• _RECORDS TO USE_
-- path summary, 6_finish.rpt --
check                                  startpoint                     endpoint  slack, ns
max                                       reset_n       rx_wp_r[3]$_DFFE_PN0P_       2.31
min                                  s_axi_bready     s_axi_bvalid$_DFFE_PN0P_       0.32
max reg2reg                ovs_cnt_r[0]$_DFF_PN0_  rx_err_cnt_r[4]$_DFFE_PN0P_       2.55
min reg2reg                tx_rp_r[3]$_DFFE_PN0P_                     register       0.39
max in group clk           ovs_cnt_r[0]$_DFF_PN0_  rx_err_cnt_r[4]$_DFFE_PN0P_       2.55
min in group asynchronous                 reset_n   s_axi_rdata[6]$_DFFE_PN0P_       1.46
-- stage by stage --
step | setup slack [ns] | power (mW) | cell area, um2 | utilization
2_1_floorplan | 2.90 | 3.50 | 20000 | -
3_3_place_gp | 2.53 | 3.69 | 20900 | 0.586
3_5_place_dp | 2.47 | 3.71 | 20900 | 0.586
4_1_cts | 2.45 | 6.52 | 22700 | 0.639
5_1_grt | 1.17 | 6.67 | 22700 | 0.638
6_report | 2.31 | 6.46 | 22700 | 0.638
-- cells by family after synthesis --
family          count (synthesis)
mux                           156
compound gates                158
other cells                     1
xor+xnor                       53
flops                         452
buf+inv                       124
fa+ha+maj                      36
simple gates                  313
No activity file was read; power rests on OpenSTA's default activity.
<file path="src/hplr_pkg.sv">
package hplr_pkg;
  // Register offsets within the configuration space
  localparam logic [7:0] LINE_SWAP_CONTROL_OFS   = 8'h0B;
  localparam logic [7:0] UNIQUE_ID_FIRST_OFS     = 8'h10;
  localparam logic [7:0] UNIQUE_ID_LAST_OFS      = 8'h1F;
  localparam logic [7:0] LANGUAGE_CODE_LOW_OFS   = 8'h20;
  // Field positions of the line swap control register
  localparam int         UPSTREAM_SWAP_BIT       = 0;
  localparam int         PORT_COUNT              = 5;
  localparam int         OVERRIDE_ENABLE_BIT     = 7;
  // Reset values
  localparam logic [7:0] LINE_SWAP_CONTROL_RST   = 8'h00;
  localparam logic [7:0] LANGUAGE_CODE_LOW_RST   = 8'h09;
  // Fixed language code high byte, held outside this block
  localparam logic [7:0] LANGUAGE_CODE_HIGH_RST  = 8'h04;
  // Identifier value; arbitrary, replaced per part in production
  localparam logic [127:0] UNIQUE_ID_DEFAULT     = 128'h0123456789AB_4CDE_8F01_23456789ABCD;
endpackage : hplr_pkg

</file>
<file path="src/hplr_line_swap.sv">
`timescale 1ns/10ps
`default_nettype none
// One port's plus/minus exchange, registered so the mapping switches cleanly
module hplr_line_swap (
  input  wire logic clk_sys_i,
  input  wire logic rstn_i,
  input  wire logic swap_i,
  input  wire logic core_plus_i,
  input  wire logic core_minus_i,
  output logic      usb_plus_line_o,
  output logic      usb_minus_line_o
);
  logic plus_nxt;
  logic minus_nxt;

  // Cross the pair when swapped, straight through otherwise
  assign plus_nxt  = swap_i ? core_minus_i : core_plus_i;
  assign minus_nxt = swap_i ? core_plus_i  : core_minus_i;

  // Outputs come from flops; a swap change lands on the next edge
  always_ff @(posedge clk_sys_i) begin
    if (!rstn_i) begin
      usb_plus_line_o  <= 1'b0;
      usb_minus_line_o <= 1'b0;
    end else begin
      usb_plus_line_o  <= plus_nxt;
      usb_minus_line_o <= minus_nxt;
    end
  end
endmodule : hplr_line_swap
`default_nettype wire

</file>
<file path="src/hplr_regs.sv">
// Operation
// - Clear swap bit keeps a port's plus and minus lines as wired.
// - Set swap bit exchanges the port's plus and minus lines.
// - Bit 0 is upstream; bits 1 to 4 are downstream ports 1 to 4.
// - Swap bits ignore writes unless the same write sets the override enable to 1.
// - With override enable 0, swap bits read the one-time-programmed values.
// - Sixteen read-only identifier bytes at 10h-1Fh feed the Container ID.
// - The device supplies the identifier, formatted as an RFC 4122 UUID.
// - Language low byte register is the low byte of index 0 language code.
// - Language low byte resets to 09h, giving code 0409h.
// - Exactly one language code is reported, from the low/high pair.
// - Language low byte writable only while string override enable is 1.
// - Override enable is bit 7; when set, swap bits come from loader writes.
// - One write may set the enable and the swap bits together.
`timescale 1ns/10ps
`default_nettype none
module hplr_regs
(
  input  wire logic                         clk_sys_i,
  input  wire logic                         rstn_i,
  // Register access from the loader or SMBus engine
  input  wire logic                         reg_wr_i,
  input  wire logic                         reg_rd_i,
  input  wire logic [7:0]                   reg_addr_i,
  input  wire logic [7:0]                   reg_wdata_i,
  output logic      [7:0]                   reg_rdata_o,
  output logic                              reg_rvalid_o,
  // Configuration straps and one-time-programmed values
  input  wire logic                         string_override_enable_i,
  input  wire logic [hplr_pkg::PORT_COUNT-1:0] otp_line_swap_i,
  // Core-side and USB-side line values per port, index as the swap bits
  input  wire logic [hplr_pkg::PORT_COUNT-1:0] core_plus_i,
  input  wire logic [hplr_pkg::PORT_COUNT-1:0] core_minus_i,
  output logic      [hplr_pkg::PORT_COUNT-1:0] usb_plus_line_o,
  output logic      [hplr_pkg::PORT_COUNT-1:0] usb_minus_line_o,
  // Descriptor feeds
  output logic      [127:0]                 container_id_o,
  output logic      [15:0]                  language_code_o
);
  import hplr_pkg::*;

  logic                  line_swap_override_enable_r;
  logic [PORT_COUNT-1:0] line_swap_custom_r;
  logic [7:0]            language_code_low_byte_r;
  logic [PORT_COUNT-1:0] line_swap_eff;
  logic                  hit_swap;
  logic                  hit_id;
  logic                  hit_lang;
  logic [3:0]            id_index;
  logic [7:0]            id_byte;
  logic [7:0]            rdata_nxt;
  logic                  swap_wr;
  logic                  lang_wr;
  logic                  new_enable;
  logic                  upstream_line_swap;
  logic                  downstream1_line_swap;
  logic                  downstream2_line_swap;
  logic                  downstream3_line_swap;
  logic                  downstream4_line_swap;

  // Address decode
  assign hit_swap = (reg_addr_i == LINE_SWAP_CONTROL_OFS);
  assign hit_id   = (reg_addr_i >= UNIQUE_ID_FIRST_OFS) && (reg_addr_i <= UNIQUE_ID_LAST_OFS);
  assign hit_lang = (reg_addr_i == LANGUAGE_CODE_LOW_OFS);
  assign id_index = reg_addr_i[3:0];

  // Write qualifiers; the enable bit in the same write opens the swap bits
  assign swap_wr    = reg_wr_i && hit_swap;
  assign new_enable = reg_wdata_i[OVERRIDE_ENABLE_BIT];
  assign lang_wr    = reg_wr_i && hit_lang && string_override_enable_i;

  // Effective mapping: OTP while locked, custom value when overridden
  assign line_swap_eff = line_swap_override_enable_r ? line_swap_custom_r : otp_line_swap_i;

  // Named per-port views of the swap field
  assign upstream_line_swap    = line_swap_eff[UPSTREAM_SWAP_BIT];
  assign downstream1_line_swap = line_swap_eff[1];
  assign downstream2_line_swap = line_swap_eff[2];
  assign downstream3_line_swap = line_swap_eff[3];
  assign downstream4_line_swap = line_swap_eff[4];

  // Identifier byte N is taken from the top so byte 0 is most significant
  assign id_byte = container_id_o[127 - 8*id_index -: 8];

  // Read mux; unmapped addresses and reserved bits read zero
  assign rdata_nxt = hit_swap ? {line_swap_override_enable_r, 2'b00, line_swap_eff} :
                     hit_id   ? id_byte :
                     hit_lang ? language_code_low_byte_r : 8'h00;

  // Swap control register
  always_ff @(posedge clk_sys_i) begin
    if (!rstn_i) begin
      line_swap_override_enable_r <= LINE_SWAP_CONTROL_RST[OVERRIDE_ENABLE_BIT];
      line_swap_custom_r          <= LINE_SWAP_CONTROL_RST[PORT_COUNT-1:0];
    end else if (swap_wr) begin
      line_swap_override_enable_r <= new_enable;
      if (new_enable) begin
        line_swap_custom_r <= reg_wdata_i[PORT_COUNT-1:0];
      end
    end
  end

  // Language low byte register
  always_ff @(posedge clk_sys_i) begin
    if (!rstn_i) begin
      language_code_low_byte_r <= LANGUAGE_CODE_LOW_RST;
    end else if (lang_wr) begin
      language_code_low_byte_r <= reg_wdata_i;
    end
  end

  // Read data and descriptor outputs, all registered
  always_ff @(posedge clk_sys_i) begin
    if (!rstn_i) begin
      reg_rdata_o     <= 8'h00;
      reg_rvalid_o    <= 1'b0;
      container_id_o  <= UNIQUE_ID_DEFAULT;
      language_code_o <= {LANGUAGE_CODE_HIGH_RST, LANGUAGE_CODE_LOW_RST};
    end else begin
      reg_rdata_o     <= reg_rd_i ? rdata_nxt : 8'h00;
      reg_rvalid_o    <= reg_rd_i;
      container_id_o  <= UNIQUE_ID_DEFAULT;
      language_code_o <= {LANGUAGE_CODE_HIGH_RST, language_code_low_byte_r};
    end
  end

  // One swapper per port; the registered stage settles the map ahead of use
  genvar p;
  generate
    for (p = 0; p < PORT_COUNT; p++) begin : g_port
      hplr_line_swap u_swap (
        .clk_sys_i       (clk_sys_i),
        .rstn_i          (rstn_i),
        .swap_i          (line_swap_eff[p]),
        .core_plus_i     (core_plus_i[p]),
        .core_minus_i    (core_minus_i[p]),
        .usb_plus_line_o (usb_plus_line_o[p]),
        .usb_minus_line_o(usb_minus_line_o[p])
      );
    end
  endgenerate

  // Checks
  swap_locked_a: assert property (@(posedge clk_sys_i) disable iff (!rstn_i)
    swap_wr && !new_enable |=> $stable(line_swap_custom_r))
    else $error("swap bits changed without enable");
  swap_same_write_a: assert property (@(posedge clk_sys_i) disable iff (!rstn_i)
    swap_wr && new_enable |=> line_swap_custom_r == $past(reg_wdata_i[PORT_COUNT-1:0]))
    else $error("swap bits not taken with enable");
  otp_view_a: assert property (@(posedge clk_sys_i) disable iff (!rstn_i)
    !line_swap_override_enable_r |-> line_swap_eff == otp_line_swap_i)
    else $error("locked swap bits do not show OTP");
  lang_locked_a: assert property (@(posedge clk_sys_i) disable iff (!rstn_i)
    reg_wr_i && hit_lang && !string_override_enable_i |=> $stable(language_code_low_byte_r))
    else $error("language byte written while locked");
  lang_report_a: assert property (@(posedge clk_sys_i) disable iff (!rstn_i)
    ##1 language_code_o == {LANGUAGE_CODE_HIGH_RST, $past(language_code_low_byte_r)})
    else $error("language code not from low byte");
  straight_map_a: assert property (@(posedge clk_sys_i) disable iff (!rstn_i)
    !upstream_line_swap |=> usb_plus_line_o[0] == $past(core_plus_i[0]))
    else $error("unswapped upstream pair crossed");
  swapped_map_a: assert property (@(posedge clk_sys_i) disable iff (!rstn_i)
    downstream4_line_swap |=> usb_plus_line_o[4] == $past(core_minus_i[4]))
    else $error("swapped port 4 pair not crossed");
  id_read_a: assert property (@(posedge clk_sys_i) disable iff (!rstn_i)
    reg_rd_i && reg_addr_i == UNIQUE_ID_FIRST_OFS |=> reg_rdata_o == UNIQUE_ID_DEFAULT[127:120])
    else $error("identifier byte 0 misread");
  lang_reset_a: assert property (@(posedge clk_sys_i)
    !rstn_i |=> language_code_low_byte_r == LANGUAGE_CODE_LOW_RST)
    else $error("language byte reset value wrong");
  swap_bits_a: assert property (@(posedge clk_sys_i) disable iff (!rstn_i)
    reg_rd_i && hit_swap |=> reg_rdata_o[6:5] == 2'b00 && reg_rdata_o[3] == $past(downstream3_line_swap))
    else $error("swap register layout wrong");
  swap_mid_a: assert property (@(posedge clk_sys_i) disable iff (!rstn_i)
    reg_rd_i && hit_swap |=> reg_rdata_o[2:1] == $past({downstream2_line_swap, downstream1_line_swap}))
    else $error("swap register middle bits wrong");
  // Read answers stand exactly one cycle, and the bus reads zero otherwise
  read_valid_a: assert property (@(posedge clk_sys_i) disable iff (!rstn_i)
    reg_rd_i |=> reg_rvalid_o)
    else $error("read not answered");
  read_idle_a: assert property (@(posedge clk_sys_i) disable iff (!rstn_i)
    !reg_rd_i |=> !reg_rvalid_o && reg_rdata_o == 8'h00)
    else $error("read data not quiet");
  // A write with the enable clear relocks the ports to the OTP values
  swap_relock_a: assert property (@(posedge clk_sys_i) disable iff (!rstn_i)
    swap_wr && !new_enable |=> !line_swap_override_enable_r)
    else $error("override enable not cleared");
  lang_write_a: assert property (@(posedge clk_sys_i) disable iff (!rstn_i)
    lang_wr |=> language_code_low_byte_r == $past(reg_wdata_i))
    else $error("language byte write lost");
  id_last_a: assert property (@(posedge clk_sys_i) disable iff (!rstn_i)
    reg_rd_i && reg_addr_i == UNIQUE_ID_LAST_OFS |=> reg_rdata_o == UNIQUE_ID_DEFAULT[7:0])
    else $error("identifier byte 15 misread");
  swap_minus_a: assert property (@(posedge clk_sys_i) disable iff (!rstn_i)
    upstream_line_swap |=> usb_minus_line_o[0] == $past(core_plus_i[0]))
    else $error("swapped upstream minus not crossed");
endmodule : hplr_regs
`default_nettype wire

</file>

• _EXERCISE_
Which lines in the data hold the string "cells"? Copy each of them.

• _EXERCISE RESPONSE_
-- cells by family after synthesis --
other cells                     1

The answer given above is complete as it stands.